Finally, we are ready to create the Patient class. Right-click on User and choose Create New Class, and name the class Patient, but click Next to go to the second step in the wizard. Until now we have been (implicitly) accepting the default Persistent type, which allows the class to be stored in the database. This time, however, we are creating Patient and a sub-class of Person, so click Extends and use the Browse button to find the super class (Person) as shown in Figure 8.



Create Sub Class
Figure 8. Selecting the super class

When you click OK in the Class Selector Dialog, the class name User.Person will be filled in as the name of the super class; click Finish.

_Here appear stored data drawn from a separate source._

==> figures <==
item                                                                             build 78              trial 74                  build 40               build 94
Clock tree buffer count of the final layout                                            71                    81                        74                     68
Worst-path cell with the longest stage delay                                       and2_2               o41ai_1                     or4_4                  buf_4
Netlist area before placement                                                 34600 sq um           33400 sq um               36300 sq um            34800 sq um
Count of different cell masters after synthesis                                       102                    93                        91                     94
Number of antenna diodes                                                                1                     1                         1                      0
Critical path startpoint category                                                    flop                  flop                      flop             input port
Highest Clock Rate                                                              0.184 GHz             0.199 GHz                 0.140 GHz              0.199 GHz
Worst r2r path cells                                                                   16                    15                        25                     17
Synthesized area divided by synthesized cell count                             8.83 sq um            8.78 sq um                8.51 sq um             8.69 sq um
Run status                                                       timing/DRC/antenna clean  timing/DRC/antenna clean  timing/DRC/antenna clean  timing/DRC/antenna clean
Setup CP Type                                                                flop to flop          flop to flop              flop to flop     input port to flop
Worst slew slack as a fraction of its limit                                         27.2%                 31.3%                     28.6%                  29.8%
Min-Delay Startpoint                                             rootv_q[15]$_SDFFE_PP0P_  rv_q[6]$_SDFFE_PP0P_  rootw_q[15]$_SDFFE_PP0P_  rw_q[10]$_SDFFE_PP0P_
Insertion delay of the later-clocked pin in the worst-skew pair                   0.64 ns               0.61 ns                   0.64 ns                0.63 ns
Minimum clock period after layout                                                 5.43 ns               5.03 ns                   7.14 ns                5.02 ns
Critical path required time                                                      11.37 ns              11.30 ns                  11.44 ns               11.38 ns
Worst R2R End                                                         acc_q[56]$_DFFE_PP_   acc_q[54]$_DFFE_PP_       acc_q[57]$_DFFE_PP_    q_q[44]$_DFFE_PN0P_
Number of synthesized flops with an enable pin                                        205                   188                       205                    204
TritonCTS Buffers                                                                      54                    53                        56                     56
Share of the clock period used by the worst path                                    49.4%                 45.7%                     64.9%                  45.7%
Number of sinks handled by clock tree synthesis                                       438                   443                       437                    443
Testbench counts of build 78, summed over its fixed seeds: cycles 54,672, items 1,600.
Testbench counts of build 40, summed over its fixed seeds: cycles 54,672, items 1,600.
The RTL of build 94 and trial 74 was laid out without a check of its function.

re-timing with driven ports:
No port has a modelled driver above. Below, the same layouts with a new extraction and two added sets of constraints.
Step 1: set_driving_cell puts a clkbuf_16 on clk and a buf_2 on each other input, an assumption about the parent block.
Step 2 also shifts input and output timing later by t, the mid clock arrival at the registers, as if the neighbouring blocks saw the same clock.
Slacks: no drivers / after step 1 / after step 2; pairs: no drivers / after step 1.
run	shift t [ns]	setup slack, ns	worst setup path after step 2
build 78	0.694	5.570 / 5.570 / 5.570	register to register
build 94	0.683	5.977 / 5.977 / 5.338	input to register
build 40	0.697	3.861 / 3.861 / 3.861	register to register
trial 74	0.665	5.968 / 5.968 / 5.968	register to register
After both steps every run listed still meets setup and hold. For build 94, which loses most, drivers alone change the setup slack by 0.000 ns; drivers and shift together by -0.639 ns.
This is an optimization exercise on Yosys and OpenROAD, whose aim is small area, not a production implementation.
Only simulation tests tie the RTL to the original design; equivalence was not proved.
Power figures rest on the tool's default switching activity, not on a simulated workload.

==> flow/design.v <==
package alu_reservation_station_pkg;
    localparam int RS_SIZE       = 8;
    localparam int RS_INDEX_BIT  = 3;
    localparam int ROB_INDEX_BIT = 4;
    localparam int TYPE_BIT      = 5;
    localparam logic [TYPE_BIT-1:0] OP_ADD  = 5'd0;
    localparam logic [TYPE_BIT-1:0] OP_SUB  = 5'd1;
    localparam logic [TYPE_BIT-1:0] OP_XOR  = 5'd2;
    localparam logic [TYPE_BIT-1:0] OP_OR   = 5'd3;
    localparam logic [TYPE_BIT-1:0] OP_AND  = 5'd4;
    localparam logic [TYPE_BIT-1:0] OP_SLL  = 5'd5;
    localparam logic [TYPE_BIT-1:0] OP_SRL  = 5'd6;
    localparam logic [TYPE_BIT-1:0] OP_SRA  = 5'd7;
    localparam logic [TYPE_BIT-1:0] OP_SLT  = 5'd8;
    localparam logic [TYPE_BIT-1:0] OP_SLTU = 5'd9;
    localparam logic [TYPE_BIT-1:0] OP_BEQ  = 5'd10;
    localparam logic [TYPE_BIT-1:0] OP_BNE  = 5'd11;
    localparam logic [TYPE_BIT-1:0] OP_BLT  = 5'd12;
    localparam logic [TYPE_BIT-1:0] OP_BGE  = 5'd13;
    localparam logic [TYPE_BIT-1:0] OP_BLTU = 5'd14;
    localparam logic [TYPE_BIT-1:0] OP_BGEU = 5'd15;
    localparam logic [TYPE_BIT-1:0] OP_JALR = 5'd16;
endpackage
module rs_find_first #(
    parameter int N = 8
) (
    input  logic [N-1:0] vec,
    output logic [N-1:0] onehot
);
    assign onehot = vec & ~(vec - 1'b1);
endmodule
import alu_reservation_station_pkg::*;
module rs_snoop (
    input  logic                     pend,
    input  logic [ROB_INDEX_BIT-1:0] q,
    input  logic                     a_rdy,
    input  logic [ROB_INDEX_BIT-1:0] a_id,
    input  logic                     l_rdy,
    input  logic [ROB_INDEX_BIT-1:0] l_id,
    output logic                     hit_a,
    output logic                     hit_l
);
    assign hit_a = pend & a_rdy & (q == a_id);
    assign hit_l = pend & l_rdy & (q == l_id);
endmodule
import alu_reservation_station_pkg::*;
module alu_reservation_station (
    input  logic                     clk_in,
    input  logic                     rst_in,
    input  logic                     rdy_in,
    input  logic                     clear_in,
    input  logic                     issue_valid,
    input  logic [TYPE_BIT-1:0]      issue_type,
    input  logic [31:0]              issue_vj,
    input  logic [31:0]              issue_vk,
    input  logic                     issue_has_qj,
    input  logic                     issue_has_qk,
    input  logic [ROB_INDEX_BIT-1:0] issue_qj,
    input  logic [ROB_INDEX_BIT-1:0] issue_qk,
    input  logic [ROB_INDEX_BIT-1:0] issue_rob_id,
    output logic                     full_out,
    input  logic                     cdb_alu_ready,
    input  logic [ROB_INDEX_BIT-1:0] cdb_alu_rob_id,
    input  logic [31:0]              cdb_alu_value,
    input  logic                     cdb_lsb_ready,
    input  logic [ROB_INDEX_BIT-1:0] cdb_lsb_rob_id,
    input  logic [31:0]              cdb_lsb_value,
    output logic                     alu_req,
    output logic [TYPE_BIT-1:0]      alu_type,
    output logic [31:0]              alu_r1,
    output logic [31:0]              alu_r2,
    output logic [ROB_INDEX_BIT-1:0] alu_rob_id
);
    localparam int QB = ROB_INDEX_BIT;
    logic [RS_SIZE-1:0][TYPE_BIT-1:0] ent_op;
    logic [RS_SIZE-1:0][QB-1:0]       ent_rob_id;
    logic [RS_SIZE-1:0][31:0]         ent_vj;
    logic [RS_SIZE-1:0][31:0]         ent_vk;
    logic [RS_SIZE-1:0]               ent_pj;
    logic [RS_SIZE-1:0]               ent_pk;
    logic [RS_SIZE-1:0]               valid_q;
    logic [RS_SIZE-1:0]               sel_q;
    logic [RS_SIZE-1:0] ready_vec;
    logic [RS_SIZE-1:0] pick;
    logic [RS_SIZE-1:0] free_oh;
    logic [RS_SIZE-1:0] alloc;
    logic               go;
    assign go        = rdy_in & ~clear_in;
    assign full_out  = &valid_q;
    assign ready_vec = valid_q & ~ent_pj & ~ent_pk;
    rs_find_first #(.N(RS_SIZE)) u_free (.vec(~valid_q),  .onehot(free_oh));
    rs_find_first #(.N(RS_SIZE)) u_sel  (.vec(ready_vec), .onehot(pick));
    assign alloc = free_oh & {RS_SIZE{rdy_in & issue_valid}};
    logic nj_a, nj_l, nk_a, nk_l;
    logic [31:0] new_vj, new_vk;
    logic        new_pj, new_pk;
    assign new_pj = issue_has_qj & ~nj_a & ~nj_l;
    assign new_pk = issue_has_qk & ~nk_a & ~nk_l;
    rs_snoop u_new_j (.pend(issue_has_qj), .q(issue_qj),
                      .a_rdy(cdb_alu_ready), .a_id(cdb_alu_rob_id),
                      .l_rdy(cdb_lsb_ready), .l_id(cdb_lsb_rob_id),
                      .hit_a(nj_a), .hit_l(nj_l));
    rs_snoop u_new_k (.pend(issue_has_qk), .q(issue_qk),
                      .a_rdy(cdb_alu_ready), .a_id(cdb_alu_rob_id),
                      .l_rdy(cdb_lsb_ready), .l_id(cdb_lsb_rob_id),
                      .hit_a(nk_a), .hit_l(nk_l));
    assign new_vj = nj_a ? cdb_alu_value : nj_l ? cdb_lsb_value :
                    issue_has_qj ? {{(32-QB){1'b0}}, issue_qj} : issue_vj;
    assign new_vk = nk_a ? cdb_alu_value : nk_l ? cdb_lsb_value :
                    issue_has_qk ? {{(32-QB){1'b0}}, issue_qk} : issue_vk;
    for (genvar i = 0; i < RS_SIZE; i++) begin : g_ent
        logic ja, jl, ka, kl;
        rs_snoop u_j (.pend(ent_pj[i]), .q(ent_vj[i][QB-1:0]),
                      .a_rdy(cdb_alu_ready), .a_id(cdb_alu_rob_id),
                      .l_rdy(cdb_lsb_ready), .l_id(cdb_lsb_rob_id),
                      .hit_a(ja), .hit_l(jl));
        rs_snoop u_k (.pend(ent_pk[i]), .q(ent_vk[i][QB-1:0]),
                      .a_rdy(cdb_alu_ready), .a_id(cdb_alu_rob_id),
                      .l_rdy(cdb_lsb_ready), .l_id(cdb_lsb_rob_id),
                      .hit_a(ka), .hit_l(kl));
        logic jn, jw_a, jw_l, jh, kn, kw_a, kw_l, kh;
        assign jn   = alloc[i];
        assign jw_a = ~alloc[i] & rdy_in & ja;
        assign jw_l = ~alloc[i] & rdy_in & ~ja & jl;
        assign jh   = ~jn & ~jw_a & ~jw_l;
        assign kn   = alloc[i];
        assign kw_a = ~alloc[i] & rdy_in & ka;
        assign kw_l = ~alloc[i] & rdy_in & ~ka & kl;
        assign kh   = ~kn & ~kw_a & ~kw_l;
        always_ff @(posedge clk_in) begin
            ent_op[i]     <= (ent_op[i] & {TYPE_BIT{~jn}}) | (issue_type & {TYPE_BIT{jn}});
            ent_rob_id[i] <= (ent_rob_id[i] & {QB{~jn}}) | (issue_rob_id & {QB{jn}});
            ent_vj[i]     <= (ent_vj[i] & {32{jh}}) | (new_vj & {32{jn}}) |
                             (cdb_alu_value & {32{jw_a}}) | (cdb_lsb_value & {32{jw_l}});
            ent_vk[i]     <= (ent_vk[i] & {32{kh}}) | (new_vk & {32{kn}}) |
                             (cdb_alu_value & {32{kw_a}}) | (cdb_lsb_value & {32{kw_l}});
            ent_pj[i]     <= (ent_pj[i] & jh) | (new_pj & jn);
            ent_pk[i]     <= (ent_pk[i] & kh) | (new_pk & kn);
        end
    end
    always_ff @(posedge clk_in or posedge rst_in) begin
        if (rst_in) begin
            valid_q <= '0;
            alu_req <= 1'b0;
        end else if (rdy_in) begin
            if (clear_in) begin
                valid_q <= '0;
                alu_req <= 1'b0;
            end else begin
                valid_q <= (valid_q & ~pick) | alloc;
                alu_req <= |ready_vec;
            end
        end
    end
    always_ff @(posedge clk_in) begin
        sel_q <= (sel_q & {RS_SIZE{~rdy_in}}) | (pick & {RS_SIZE{rdy_in}});
    end
    always_comb begin
        alu_type   = '0;
        alu_rob_id = '0;
        alu_r1     = '0;
        alu_r2     = '0;
        for (int i = 0; i < RS_SIZE; i++) begin
            alu_type   = alu_type   | (ent_op[i]     & {TYPE_BIT{sel_q[i]}});
            alu_rob_id = alu_rob_id | (ent_rob_id[i] & {QB{sel_q[i]}});
            alu_r1     = alu_r1     | (ent_vj[i]     & {32{sel_q[i]}});
            alu_r2     = alu_r2     | (ent_vk[i]     & {32{sel_q[i]}});
        end
    end
endmodule
clock: 4.0 ns
lec_check: 0
cap_margin: 20
core_margin: 2
core_utilization: 40
slew_margin: 20
run.sh (not shown) runs the stock make flow with config.mk's settings and CLKGATE_MAP_FILE= SYNTH_SCRIPT=/design/flow/synth_recipe.tcl, a recipe that flattens the netlist after the stock synthesis.
Edit:
==> flow/flow/run.sh (new file) <==
#!/bin/bash
# Standard layout, with smaller port buffers and no CTS dummy loads.
set -euo pipefail
cd "$(dirname "$0")/.."
bash standard.sh synth > synth.log 2>&1
export BUFFER_PORTS_ARGS="-buffer_cell sky130_fd_sc_hd__buf_1"
export CTS_ARGS="-sink_clustering_enable -repair_clock_nets -dont_use_dummy_load -buf_list sky130_fd_sc_hd__clkbuf_8"
bash standard.sh > layout.log 2>&1
==> flow/standard.sh (new file) <==
#!/bin/bash
# synth_recipe.tcl (not shown) runs the flow's synth.tcl, then flattens the netlist and writes it again
# the make line also repeats each setting of config.mk as NAME=value (left out here)
make -C /OpenROAD-flow-scripts/flow DESIGN_CONFIG=/design/flow/config.mk WORK_HOME=/design/flow/orfs CLKGATE_MAP_FILE= SYNTH_SCRIPT=/design/flow/synth_recipe.tcl "${@:-finish}"
- CAP_MARGIN: 20 -> 0
- SLEW_MARGIN: 20 -> 0
removed: flow/run.sh
After rerunning:
- cell count went down by 0.90%
- clock power goes down by 31%
- hold slack got worse by 390 ps
- count of clock-buffer cells in the layout rose by 8
- power drops by 14%
- combinational power decreases by 11%
- cell area decreases by 6.6%

## cedar
Another version of the RTL of alu_reservation_station (not shown whole).
For scale: roughly 3200 cells after synthesis, ~620 flip-flops, about 30000 sq um of cells after synthesis.
clock: 4.0 ns
lec_check: 0
cap_margin: 0
core_margin: 2
core_utilization: 60
slew_margin: 0
synth_hierarchical: 1
synth_minimum_keep_size: 0
standard.sh (not shown) runs the stock make flow with config.mk's settings and CLKGATE_MAP_FILE= SYNTH_SCRIPT=/design/flow/synth_recipe.tcl, a recipe that flattens the netlist after the stock synthesis.
==> flow/flow/run.sh <==
#!/bin/bash
# Standard layout, with smaller port buffers and no CTS dummy loads.
set -euo pipefail
cd "$(dirname "$0")/.."
bash standard.sh synth > synth.log 2>&1
export BUFFER_PORTS_ARGS="-buffer_cell sky130_fd_sc_hd__buf_1"
export CTS_ARGS="-sink_clustering_enable -repair_clock_nets -dont_use_dummy_load -buf_list sky130_fd_sc_hd__clkbuf_8 -sink_clustering_size 16 -sink_clustering_max_diameter 60"
bash standard.sh > layout.log 2>&1
Final checks on cedar, whose flow otherwise completed, came back failing, citing capacitance limit, slew limit.
[inputs] sierra vs cedar
-- flow/config.mk --
<<< cedar, line 10
export CORE_UTILIZATION = 60
>>> sierra, line 10
export CORE_UTILIZATION = 45
==> summary.txt <==
From cedar to sierra the numbers moved as follows: sequential cell count comparable; share of total power in sequential cells now smaller; chip width now larger. Each of sierra and cedar falls short of a clean finish. Although it ran to completion, cedar produced a layout that fails the final checks because of capacitance limit, slew limit. Status sierra: flow complete, layout not clean - capacitance limit, setup timing. Going from cedar to sierra, minimum period implied by the final worst setup slack up 0.53 ns; fmax down 13%; power up 1.6%.
#### Input delta (violet over sierra)
-- flow/flow/run.sh --
<<< sierra, line 7
export CTS_ARGS="-sink_clustering_enable -repair_clock_nets -dont_use_dummy_load -buf_list sky130_fd_sc_hd__clkbuf_8 -sink_clustering_size 16 -sink_clustering_max_diameter 60"
>>> violet, line 7
export CTS_ARGS="-sink_clustering_enable -repair_clock_nets -dont_use_dummy_load -buf_list sky130_fd_sc_hd__clkbuf_4 -sink_clustering_size 24"
-- flow/config.mk --
<<< sierra, line 8
export CAP_MARGIN = 0
>>> violet, line 8
export CAP_MARGIN = 20
<<< sierra, line 10
export CORE_UTILIZATION = 45
export SLEW_MARGIN = 0
>>> violet, line 10
export CORE_UTILIZATION = 40
export SETUP_SLACK_MARGIN = 0.1
export SLEW_MARGIN = 20
Findings:
- violet went all the way through synthesis, placement and routing and the layout is clean on timing, DRC and antenna.
- Where setup slack after layout is concerned, sierra is outperformed by violet.
- Multi-input combinational cell area of violet exceeds that of sierra slightly.
- Relative to sierra, wire length on met2 has gone down in violet.
- Taking sierra as the reference, in violet first-pass iteration count of the detailed router decreased by 2 relative to the old numbers; met2 usage in global routing decreased by 7.1 points relative to the old numbers; share of final layout cell area taken by clock buffers and inverters increased by 1.4 points relative to the old numbers; mean routed wirelength per cell decreased by 4.3% relative to the old numbers; routed wire length increased by 1.2 mm relative to the old numbers.
- Relative to sierra, the met1 wire length of violet is higher by about 1.8%.
- Relative to sierra, the number of non-clock buffers of violet is higher by 2.6%.
- Final-layout clock buffer total (sierra / violet): 0.32
- violet vs sierra, last element of the critical path: alu_r1[20] vs alu_r2[1]
### violet -> nickel
-- flow/flow/run.sh --
<<< violet, line 7
export CTS_ARGS="-sink_clustering_enable -repair_clock_nets -dont_use_dummy_load -buf_list sky130_fd_sc_hd__clkbuf_4 -sink_clustering_size 24"
>>> nickel, line 7
export CTS_ARGS="-sink_clustering_enable -repair_clock_nets -dont_use_dummy_load -buf_list sky130_fd_sc_hd__clkbuf_8 -sink_clustering_size 16 -sink_clustering_max_diameter 60"
==> comparison <==
In terms of fill cell total of the finished layout, nickel and violet differ only marginally. The run with more routed wire is violet, not nickel. Going from violet to nickel, power density relative to cell area lost 4.7%, number of buffers inserted for hold repair after clock tree synthesis now smaller. Looking only at clock transition at the registers of the reported paths, and setting everything else aside, the higher value of violet and nickel goes to nickel.

## static timing again, ports no longer ideal
No port has a modelled driver above. Below, the same layouts with a new extraction and two added sets of constraints. Step 1 sets driving cells, clkbuf_16 on the clock port and buf_2 on the other inputs (assumed; they add their load-dependent delay and slew). Step 2 adds t to the input delays and takes it off the output delays; t is the mean of the earliest and latest rising clock arrival at the registers after step 1. Input paths then give back, and output paths get back, about the clock's delay inside the block. Slacks: ideal ports / drivers / drivers and shift; pairs: ideal ports / drivers.
| run | t (ns) | setup slack, ns | clock arrival spread, ns | cell pins on the clock port's net |
|---|---|---|---|---|
| the first run of note 1 | 0.692 | 0.331 / 0.260 / 0.225 | 0.030 / 0.031 | 1 |
| the second run of note 1 | 0.796 | 0.327 / 0.265 / 0.232 | 0.107 / 0.107 | 1 |
| cedar | 0.740 | 0.517 / 0.455 / 0.087 | 0.095 / 0.095 | 1 |
| sierra | 0.751 | -0.017 / -0.076 / 0.090 | 0.125 / 0.124 | 1 |
| violet | 1.085 | 0.080 / 0.012 / 0.154 | 0.153 / 0.153 | 1 |
| nickel | 0.756 | 0.321 / 0.252 / 0.243 | 0.126 / 0.126 | 1 |
The setup slack of cedar, which loses most, moves by -0.062 ns with the drivers and by -0.430 ns with both steps.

Add Doctor as a string property, then add Prescription. This time, when you choose Relationship, be sure to choose "Many:many other objects" from the relationship characteristics, as shown in Figure 9.

One To Many
Figure 9. Choosing a one:many relationship

By creating this one:many relationship in Caché we ensure that in C#, the Patient object will have a collection of Prescriptions.

That's it! We've created all the Caché classes we need. Click the Rebuild All button, as shown in Figure 10, to save and build the application in Caché.

Rebuild All
Figure 10. Rebuild All saves and builds the app in Caché

Assuming the result window says that your "Compilation finished successfully," you are ready to leave Caché and move to Visual Studio.